Personal information
- Full name: Marash Kumbulla
- Date of birth: 8 February 2000 (age 26)
- Place of birth: Peschiera del Garda, Italy
- Height: 1.91 m (6 ft 3 in)
- Position: Centre-back

Team information
- Current team: Rayo Vallecano (on loan from Roma)
- Number: 3

Youth career
- 2008–2018: Hellas Verona

Senior career*
- Years: Team / Apps / (Gls)
- 2018–2021: Hellas Verona / 26 / (1)
- 2020–2021: → Roma (loan) / 21 / (1)
- 2021–: Roma / 24 / (0)
- 2024: → Sassuolo (loan) / 7 / (0)
- 2024–2025: → Espanyol (loan) / 35 / (3)
- 2025–2026: → Mallorca (loan) / 8 / (0)
- 2026–: → Rayo Vallecano (loan) / 0 / (0)

International career^{‡}
- 2015–2016: Albania U17 / 6 / (0)
- 2017–2018: Albania U19 / 5 / (0)
- 2019: Albania U21 / 1 / (0)
- 2019–: Albania / 26 / (0)

= Marash Kumbulla =

Albanian footballer (born 2000)

Marash Kumbulla (born 8 February 2000) is a professional footballer who plays as a centre-back for club Rayo Vallecano, on loan from club Roma. Born in Italy, he plays for the Albania national team.

==Club career==
Kumbulla made his professional debut for Hellas Verona on 12 August 2018, starting in a 2–0 away loss to Catania in the Coppa Italia.
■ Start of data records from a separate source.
**config.mk**
```make
export PLATFORM = sky130hd
export DESIGN_NAME = video_mode_proc
export DESIGN_NICKNAME = d
export VERILOG_FILES = /design/src/rtl/video_pkg.sv /design/src/rtl/video_fmt_meas.sv /design/src/rtl/video_mode_proc.sv
export SDC_FILE = /design/constraint.sdc
export NUM_CORES = 1
export LEC_CHECK = 0
export CAP_MARGIN = 20
export CELL_PAD_IN_SITES_DETAIL_PLACEMENT = 0
export CELL_PAD_IN_SITES_GLOBAL_PLACEMENT = 1
export CORE_MARGIN = 2
export CORE_UTILIZATION = 45
export CTS_CLUSTER_SIZE = 24
export DETAILED_ROUTE_END_ITERATION = 12
export GPL_TIMING_DRIVEN = 0
export PLACE_DENSITY_LB_ADDON = 0.1
export SLEW_MARGIN = 5
export SYNTH_ARGS = -nofsm -noshare
export SYNTH_HDL_FRONTEND = slang
export SYNTH_SLANG_ARGS = --single-unit
```
**constraint.sdc**
```tcl
create_clock -name clk -period 5.4 [get_ports clk]
set_input_delay 1.62 -clock clk [delete_from_list [all_inputs] [get_ports clk]]
set_output_delay 1.62 -clock clk [all_outputs]
set_load 0.01 [all_outputs]
```
**src/rtl/video_pkg.sv**
```systemverilog
// Shared constants for the video colour-mode pipeline: mode encodings,
// BT.601-style luma weights (sum to 256) and the datapath latency.
package video_pkg;

    localparam logic [2:0] MODE_BYPASS = 3'd0;
    localparam logic [2:0] MODE_INVERT = 3'd1;
    localparam logic [2:0] MODE_GRAY   = 3'd2;
    localparam logic [2:0] MODE_THRESH = 3'd3;
    localparam logic [2:0] MODE_SWAP   = 3'd4;

    localparam int Y_CR = 77;
    localparam int Y_CG = 150;
    localparam int Y_CB = 29;

    localparam int PIPE_LAT = 3;

endpackage

```
**src/rtl/video_fmt_meas.sv**
```systemverilog
// Active-format measurement: pixels per line and lines per frame, latched on
// each asserted vs edge, with a lock flag for two identical consecutive frames.
module video_fmt_meas #(
    parameter int HCW      = 12,
    parameter int VCW      = 12,
    parameter bit SYNC_POL = 1'b1
) (
    input  logic           clk,
    input  logic           rst,
    input  logic           dv_i,
    input  logic           vs_i,
    output logic [HCW-1:0] h_active_o,
    output logic [VCW-1:0] v_active_o,
    output logic           locked_o
);

    logic           dv_q, vs_act_q;
    logic           dv_fall, vs_edge, lock_d;
    logic [HCW-1:0] px_cnt_q, px_cnt_d, line_len_q, line_len_d, h_q;
    logic [VCW-1:0] line_cnt_q, line_cnt_d, lines_done, v_q;
    logic           lock_q;

    assign dv_fall = dv_q & ~dv_i;
    assign vs_edge = (vs_i == SYNC_POL) & ~vs_act_q;

    // lines_done already includes a line ending on this very cycle, so a
    // dv fall coinciding with the vs edge is counted into the ending frame.
    always_comb begin
        px_cnt_d = px_cnt_q;
        if (dv_fall)
            px_cnt_d = '0;
        else if (dv_i && (px_cnt_q != '1))
            px_cnt_d = px_cnt_q + HCW'(1);
        line_len_d = dv_fall ? px_cnt_q : line_len_q;
        lines_done = (dv_fall && (line_cnt_q != '1)) ? line_cnt_q + VCW'(1) : line_cnt_q;
        line_cnt_d = vs_edge ? '0 : lines_done;
        lock_d     = (line_len_d == h_q) && (lines_done == v_q) && ((h_q != '0) || (v_q != '0));
    end

    always_ff @(posedge clk) begin
        if (rst) begin
            dv_q       <= 1'b0;
            vs_act_q   <= 1'b0;
            px_cnt_q   <= '0;
            line_len_q <= '0;
            line_cnt_q <= '0;
            h_q        <= '0;
            v_q        <= '0;
            lock_q     <= 1'b0;
        end else begin
            dv_q       <= dv_i;
            vs_act_q   <= (vs_i == SYNC_POL);
            px_cnt_q   <= px_cnt_d;
            line_len_q <= line_len_d;
            line_cnt_q <= line_cnt_d;
            if (vs_edge) begin
                h_q    <= line_len_d;
                v_q    <= lines_done;
                lock_q <= lock_d;
            end
        end
    end

    assign h_active_o = h_q;
    assign v_active_o = v_q;
    assign locked_o   = lock_q;

endmodule

```
**src/rtl/video_mode_proc.sv**
```systemverilog
// Per-frame colour-mode stage: 3-cycle RGB datapath (products, luma, mode mux),
// matching control delay line, frame-synchronous mode latch and format meter.
module video_mode_proc
    import video_pkg::*;
#(
    parameter int DW       = 8,
    parameter int HCW      = 12,
    parameter int VCW      = 12,
    parameter bit SYNC_POL = 1'b1
) (
    input  logic           clk,
    input  logic           rst,
    input  logic [2:0]     mode,
    input  logic [DW-1:0]  thr,
    input  logic [DW-1:0]  rx_red,
    input  logic [DW-1:0]  rx_green,
    input  logic [DW-1:0]  rx_blue,
    input  logic           rx_dv,
    input  logic           rx_hs,
    input  logic           rx_vs,
    output logic [DW-1:0]  tx_red,
    output logic [DW-1:0]  tx_green,
    output logic [DW-1:0]  tx_blue,
    output logic           tx_dv,
    output logic           tx_hs,
    output logic           tx_vs,
    output logic [HCW-1:0] h_active,
    output logic [VCW-1:0] v_active,
    output logic           fmt_locked,
    output logic [2:0]     cur_mode
);

    localparam logic [DW+7:0] KR = (DW+8)'(Y_CR);
    localparam logic [DW+7:0] KG = (DW+8)'(Y_CG);
    localparam logic [DW+7:0] KB = (DW+8)'(Y_CB);

    logic          vs_act_q, vs_edge;
    logic [2:0]    cur_mode_q, mode_d;
    logic [DW-1:0] r1_q, g1_q, b1_q, thr1_q;
    logic [DW+7:0] pr1_q, pg1_q, pb1_q;
    logic [2:0]    mode1_q, ctl1_q;
    logic [DW+9:0] sum_d;
    logic [DW-1:0] r2_q, g2_q, b2_q, y2_q;
    logic          ge2_q;
    logic [2:0]    mode2_q, ctl2_q;
    logic [DW-1:0] r3_d, g3_d, b3_d, r3_q, g3_q, b3_q;
    logic [2:0]    ctl3_q;

    assign vs_edge = (rx_vs == SYNC_POL) & ~vs_act_q;
    // A pixel arriving on the vs edge already uses the newly sampled mode.
    assign mode_d  = vs_edge ? mode : cur_mode_q;
    assign sum_d   = {2'b00, pr1_q} + {2'b00, pg1_q} + {2'b00, pb1_q};

    always_comb begin
        r3_d = r2_q;
        g3_d = g2_q;
        b3_d = b2_q;
        case (mode2_q)
            MODE_INVERT: begin r3_d = ~r2_q; g3_d = ~g2_q; b3_d = ~b2_q; end
            MODE_GRAY:   begin r3_d = y2_q;  g3_d = y2_q;  b3_d = y2_q;  end
            MODE_THRESH: begin
                r3_d = ge2_q ? '1 : '0;
                g3_d = r3_d;
                b3_d = r3_d;
            end
            MODE_SWAP:   begin r3_d = b2_q;  b3_d = r2_q;  end
            default: ;
        endcase
        if (!ctl2_q[2]) begin
            r3_d = '0;
            g3_d = '0;
            b3_d = '0;
        end
    end

    always_ff @(posedge clk) begin
        if (rst) begin
            vs_act_q   <= 1'b0;
            cur_mode_q <= '0;
            {r1_q, g1_q, b1_q, thr1_q}  <= '0;
            {pr1_q, pg1_q, pb1_q}       <= '0;
            {mode1_q, ctl1_q}           <= '0;
            {r2_q, g2_q, b2_q, y2_q}    <= '0;
            {ge2_q, mode2_q, ctl2_q}    <= '0;
            {r3_q, g3_q, b3_q, ctl3_q}  <= '0;
        end else begin
            vs_act_q   <= (rx_vs == SYNC_POL);
            cur_mode_q <= mode_d;
            r1_q    <= rx_red;
            g1_q    <= rx_green;
            b1_q    <= rx_blue;
            thr1_q  <= thr;
            pr1_q   <= (DW+8)'(rx_red) * KR;
            pg1_q   <= (DW+8)'(rx_green) * KG;
            pb1_q   <= (DW+8)'(rx_blue) * KB;
            mode1_q <= mode_d;
            ctl1_q  <= {rx_dv, rx_hs, rx_vs};
            r2_q    <= r1_q;
            g2_q    <= g1_q;
            b2_q    <= b1_q;
            y2_q    <= sum_d[DW+7:8];
            ge2_q   <= (sum_d[DW+7:8] >= thr1_q);
            mode2_q <= mode1_q;
            ctl2_q  <= ctl1_q;
            r3_q    <= r3_d;
            g3_q    <= g3_d;
            b3_q    <= b3_d;
            ctl3_q  <= ctl2_q;
        end
    end

    assign tx_red   = r3_q;
    assign tx_green = g3_q;
    assign tx_blue  = b3_q;
    assign {tx_dv, tx_hs, tx_vs} = ctl3_q;
    assign cur_mode = cur_mode_q;

    video_fmt_meas #(
        .HCW      (HCW),
        .VCW      (VCW),
        .SYNC_POL (SYNC_POL)
    ) u_fmt (
        .clk        (clk),
        .rst        (rst),
        .dv_i       (rx_dv),
        .vs_i       (rx_vs),
        .h_active_o (h_active),
        .v_active_o (v_active),
        .locked_o   (fmt_locked)
    );

endmodule

```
On 17 September 2020, Kumbulla joined Roma on loan with an obligation to buy. On 1 February 2024, he moved on loan to Sassuolo.

On 17 August 2024, Kumbulla was announced at La Liga side Espanyol on a one-year loan deal. Roughly one year later, he returned to Spain, and moved to fellow La Liga club Mallorca also in a one-year loan deal.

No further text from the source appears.